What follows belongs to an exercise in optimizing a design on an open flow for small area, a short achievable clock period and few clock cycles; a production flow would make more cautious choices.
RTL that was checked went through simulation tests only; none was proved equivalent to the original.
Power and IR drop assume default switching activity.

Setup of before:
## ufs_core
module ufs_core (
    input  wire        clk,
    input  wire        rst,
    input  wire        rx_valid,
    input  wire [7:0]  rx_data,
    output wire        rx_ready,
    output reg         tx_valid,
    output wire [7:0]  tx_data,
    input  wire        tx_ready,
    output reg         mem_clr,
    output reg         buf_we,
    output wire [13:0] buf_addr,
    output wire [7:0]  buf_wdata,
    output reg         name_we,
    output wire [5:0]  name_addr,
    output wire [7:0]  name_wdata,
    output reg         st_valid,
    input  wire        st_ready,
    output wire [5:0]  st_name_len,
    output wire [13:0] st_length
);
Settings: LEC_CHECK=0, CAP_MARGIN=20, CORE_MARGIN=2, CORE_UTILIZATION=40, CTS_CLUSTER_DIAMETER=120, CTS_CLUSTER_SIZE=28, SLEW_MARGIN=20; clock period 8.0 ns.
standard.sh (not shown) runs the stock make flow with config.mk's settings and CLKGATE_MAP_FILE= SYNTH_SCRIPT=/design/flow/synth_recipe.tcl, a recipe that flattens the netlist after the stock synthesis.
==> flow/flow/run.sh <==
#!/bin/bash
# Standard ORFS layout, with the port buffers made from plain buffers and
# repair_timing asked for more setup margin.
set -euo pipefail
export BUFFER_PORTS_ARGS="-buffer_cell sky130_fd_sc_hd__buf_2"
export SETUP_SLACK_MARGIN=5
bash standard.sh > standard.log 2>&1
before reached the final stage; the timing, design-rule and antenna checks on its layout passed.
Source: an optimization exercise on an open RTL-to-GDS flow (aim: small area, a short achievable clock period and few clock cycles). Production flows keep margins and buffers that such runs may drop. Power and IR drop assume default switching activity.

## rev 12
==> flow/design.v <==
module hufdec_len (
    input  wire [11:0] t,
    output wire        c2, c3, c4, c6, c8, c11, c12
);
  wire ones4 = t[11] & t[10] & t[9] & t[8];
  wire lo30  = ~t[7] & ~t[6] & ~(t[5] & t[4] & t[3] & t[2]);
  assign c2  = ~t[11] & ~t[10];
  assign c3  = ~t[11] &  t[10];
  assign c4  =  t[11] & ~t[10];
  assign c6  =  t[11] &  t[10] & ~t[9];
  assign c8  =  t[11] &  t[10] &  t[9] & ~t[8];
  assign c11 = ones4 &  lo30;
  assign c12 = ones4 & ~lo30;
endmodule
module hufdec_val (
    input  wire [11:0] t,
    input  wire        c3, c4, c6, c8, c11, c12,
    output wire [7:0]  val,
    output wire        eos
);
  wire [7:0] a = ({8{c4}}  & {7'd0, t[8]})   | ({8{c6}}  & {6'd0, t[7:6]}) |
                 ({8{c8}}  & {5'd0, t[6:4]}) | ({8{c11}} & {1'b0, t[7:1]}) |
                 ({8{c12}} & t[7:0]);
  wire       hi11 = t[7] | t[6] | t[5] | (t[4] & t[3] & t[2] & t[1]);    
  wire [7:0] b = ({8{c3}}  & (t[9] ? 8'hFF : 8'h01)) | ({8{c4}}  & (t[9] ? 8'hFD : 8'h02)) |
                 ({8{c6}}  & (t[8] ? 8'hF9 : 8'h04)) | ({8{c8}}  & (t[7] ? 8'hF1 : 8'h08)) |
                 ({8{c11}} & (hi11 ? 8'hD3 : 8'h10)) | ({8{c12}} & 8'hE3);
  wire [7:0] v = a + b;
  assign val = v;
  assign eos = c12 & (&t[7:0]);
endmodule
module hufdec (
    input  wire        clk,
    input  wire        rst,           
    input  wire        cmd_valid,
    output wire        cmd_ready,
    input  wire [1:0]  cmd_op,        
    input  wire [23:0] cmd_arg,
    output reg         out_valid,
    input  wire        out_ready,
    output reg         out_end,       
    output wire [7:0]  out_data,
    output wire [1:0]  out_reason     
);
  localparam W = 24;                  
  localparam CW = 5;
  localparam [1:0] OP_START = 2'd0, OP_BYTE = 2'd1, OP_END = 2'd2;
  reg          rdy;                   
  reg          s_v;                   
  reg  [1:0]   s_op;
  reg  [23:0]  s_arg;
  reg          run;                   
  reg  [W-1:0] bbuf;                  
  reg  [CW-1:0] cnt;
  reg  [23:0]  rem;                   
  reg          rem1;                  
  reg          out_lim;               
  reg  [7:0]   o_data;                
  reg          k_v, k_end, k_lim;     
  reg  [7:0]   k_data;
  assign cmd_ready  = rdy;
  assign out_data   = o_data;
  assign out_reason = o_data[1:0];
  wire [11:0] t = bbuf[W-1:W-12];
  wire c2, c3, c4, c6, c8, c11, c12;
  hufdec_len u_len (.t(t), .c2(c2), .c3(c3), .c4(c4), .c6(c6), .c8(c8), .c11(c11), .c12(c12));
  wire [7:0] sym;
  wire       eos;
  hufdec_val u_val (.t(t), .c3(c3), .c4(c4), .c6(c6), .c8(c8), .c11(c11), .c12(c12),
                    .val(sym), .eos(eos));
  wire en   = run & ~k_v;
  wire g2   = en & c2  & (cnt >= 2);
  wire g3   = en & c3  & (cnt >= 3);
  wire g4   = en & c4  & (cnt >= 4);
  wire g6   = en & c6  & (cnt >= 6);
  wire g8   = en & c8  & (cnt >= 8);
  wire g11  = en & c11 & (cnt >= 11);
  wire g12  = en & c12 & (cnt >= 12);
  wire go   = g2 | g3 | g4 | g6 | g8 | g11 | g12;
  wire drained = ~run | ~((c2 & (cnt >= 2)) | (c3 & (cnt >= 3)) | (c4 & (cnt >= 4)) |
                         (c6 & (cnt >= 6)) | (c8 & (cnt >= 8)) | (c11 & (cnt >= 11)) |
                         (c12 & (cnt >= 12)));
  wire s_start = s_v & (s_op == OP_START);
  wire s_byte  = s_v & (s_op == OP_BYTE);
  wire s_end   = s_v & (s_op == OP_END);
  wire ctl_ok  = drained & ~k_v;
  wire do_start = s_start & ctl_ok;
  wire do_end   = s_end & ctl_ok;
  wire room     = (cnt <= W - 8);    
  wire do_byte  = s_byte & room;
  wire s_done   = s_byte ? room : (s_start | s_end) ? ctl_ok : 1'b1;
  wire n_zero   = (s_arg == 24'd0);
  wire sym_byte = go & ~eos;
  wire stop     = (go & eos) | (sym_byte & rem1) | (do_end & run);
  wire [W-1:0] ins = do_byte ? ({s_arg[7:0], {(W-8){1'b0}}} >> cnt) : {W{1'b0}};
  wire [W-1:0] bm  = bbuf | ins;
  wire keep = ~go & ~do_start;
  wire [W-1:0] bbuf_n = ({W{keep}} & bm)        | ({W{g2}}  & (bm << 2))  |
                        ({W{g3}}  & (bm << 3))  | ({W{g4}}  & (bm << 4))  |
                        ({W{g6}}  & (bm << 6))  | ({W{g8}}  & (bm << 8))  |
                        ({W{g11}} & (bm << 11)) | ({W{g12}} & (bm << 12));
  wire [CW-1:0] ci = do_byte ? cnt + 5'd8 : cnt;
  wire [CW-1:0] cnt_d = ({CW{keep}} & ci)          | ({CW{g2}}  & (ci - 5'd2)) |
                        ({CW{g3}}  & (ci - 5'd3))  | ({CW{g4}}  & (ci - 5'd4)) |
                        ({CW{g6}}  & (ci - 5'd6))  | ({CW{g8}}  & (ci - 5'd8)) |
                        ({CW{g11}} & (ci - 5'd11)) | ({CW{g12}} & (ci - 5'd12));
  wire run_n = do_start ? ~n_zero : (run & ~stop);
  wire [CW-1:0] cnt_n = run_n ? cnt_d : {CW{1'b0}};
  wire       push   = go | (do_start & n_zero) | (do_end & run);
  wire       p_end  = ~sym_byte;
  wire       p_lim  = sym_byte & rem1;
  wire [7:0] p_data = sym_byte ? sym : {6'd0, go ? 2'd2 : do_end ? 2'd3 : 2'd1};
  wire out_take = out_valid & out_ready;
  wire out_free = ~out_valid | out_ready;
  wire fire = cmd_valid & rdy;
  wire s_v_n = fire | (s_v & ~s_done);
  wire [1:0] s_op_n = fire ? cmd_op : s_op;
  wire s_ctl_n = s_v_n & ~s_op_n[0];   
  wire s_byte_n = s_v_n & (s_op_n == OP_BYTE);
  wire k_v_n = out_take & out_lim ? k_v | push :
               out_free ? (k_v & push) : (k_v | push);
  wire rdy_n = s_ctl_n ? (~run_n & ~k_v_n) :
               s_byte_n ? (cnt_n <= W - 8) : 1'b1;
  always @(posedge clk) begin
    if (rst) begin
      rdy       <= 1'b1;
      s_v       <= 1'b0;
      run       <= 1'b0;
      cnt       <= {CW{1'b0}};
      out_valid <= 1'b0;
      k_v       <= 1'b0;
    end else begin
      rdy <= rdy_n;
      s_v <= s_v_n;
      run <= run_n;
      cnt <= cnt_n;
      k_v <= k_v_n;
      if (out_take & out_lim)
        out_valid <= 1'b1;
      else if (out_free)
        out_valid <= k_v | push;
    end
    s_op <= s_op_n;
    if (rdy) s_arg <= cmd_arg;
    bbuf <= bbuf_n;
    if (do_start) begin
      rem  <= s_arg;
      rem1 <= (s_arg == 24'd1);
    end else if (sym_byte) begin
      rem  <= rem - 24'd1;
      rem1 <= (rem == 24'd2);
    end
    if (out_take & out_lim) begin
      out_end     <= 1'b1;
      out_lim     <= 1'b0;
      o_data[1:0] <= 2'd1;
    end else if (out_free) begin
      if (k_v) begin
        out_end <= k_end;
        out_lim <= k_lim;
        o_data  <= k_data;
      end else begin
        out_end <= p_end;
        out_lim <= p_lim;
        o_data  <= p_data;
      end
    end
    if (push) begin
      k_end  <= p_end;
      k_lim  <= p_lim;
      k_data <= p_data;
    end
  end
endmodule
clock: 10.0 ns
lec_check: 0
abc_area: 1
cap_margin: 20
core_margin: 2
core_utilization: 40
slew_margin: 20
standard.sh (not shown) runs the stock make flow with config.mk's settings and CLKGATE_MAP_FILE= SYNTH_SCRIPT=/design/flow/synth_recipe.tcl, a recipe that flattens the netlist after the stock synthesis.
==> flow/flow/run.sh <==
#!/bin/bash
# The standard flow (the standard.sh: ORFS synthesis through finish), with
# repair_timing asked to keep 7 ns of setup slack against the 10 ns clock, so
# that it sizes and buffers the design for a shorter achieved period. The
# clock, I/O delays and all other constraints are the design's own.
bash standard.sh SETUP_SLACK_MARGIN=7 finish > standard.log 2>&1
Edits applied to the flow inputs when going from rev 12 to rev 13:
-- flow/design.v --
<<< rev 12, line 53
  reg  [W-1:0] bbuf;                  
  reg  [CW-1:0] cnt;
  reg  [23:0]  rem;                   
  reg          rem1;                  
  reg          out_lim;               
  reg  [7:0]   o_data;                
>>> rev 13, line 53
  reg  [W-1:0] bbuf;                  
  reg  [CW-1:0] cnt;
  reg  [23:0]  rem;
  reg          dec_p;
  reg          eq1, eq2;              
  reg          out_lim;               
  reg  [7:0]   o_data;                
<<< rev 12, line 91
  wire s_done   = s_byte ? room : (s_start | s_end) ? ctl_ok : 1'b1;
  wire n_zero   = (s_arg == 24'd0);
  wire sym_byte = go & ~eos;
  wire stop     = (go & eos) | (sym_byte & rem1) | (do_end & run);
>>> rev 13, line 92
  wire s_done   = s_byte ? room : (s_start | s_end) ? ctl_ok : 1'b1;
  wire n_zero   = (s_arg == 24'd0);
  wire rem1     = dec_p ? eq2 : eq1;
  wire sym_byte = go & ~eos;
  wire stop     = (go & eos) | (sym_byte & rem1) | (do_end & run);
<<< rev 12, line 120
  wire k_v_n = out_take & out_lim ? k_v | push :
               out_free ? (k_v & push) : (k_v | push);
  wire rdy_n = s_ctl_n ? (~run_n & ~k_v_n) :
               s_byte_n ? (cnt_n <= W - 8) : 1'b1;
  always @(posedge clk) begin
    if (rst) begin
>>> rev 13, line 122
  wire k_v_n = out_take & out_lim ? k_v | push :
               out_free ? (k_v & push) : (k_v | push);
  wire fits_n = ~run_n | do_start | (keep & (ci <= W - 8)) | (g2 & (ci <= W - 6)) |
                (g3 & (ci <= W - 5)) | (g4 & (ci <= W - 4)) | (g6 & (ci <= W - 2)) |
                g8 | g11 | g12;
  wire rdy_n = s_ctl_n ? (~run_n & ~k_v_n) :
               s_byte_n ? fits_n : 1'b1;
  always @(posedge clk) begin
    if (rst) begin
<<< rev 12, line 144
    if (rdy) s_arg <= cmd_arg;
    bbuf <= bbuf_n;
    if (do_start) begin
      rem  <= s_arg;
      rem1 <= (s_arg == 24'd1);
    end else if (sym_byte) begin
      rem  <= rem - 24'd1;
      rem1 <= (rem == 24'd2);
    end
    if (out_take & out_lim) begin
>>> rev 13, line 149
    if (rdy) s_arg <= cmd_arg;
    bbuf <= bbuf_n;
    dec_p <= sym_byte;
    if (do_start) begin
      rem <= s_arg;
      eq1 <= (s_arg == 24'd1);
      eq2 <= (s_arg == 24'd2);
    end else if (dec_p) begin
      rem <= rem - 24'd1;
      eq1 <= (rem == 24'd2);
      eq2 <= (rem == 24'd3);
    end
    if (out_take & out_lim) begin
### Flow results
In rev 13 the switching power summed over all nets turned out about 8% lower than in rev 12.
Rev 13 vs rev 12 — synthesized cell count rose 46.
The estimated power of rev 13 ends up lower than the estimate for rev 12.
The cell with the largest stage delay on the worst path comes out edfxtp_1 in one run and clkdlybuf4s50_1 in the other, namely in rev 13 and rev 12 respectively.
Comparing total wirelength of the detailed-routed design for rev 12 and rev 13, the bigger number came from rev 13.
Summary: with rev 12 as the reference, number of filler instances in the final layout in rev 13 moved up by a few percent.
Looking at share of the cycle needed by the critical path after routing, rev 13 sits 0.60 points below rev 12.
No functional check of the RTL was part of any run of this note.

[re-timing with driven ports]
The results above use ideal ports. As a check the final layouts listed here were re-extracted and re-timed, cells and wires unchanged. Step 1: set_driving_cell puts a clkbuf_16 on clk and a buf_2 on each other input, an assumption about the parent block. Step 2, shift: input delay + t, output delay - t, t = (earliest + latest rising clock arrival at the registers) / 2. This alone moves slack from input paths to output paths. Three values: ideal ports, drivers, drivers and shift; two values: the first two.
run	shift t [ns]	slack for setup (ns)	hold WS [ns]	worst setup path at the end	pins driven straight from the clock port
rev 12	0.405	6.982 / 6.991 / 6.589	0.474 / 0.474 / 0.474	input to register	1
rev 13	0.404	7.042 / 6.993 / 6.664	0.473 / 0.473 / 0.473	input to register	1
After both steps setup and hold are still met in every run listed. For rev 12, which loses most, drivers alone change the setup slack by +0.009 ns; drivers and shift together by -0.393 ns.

- _GOAL OF THE EXERCISE_
Wherever the word "through" shows up in the material, copy the line it is on.

- _RESPONSE BELOW_
RTL that was checked went through simulation tests only; none was proved equivalent to the original.
# The standard flow (the standard.sh: ORFS synthesis through finish), with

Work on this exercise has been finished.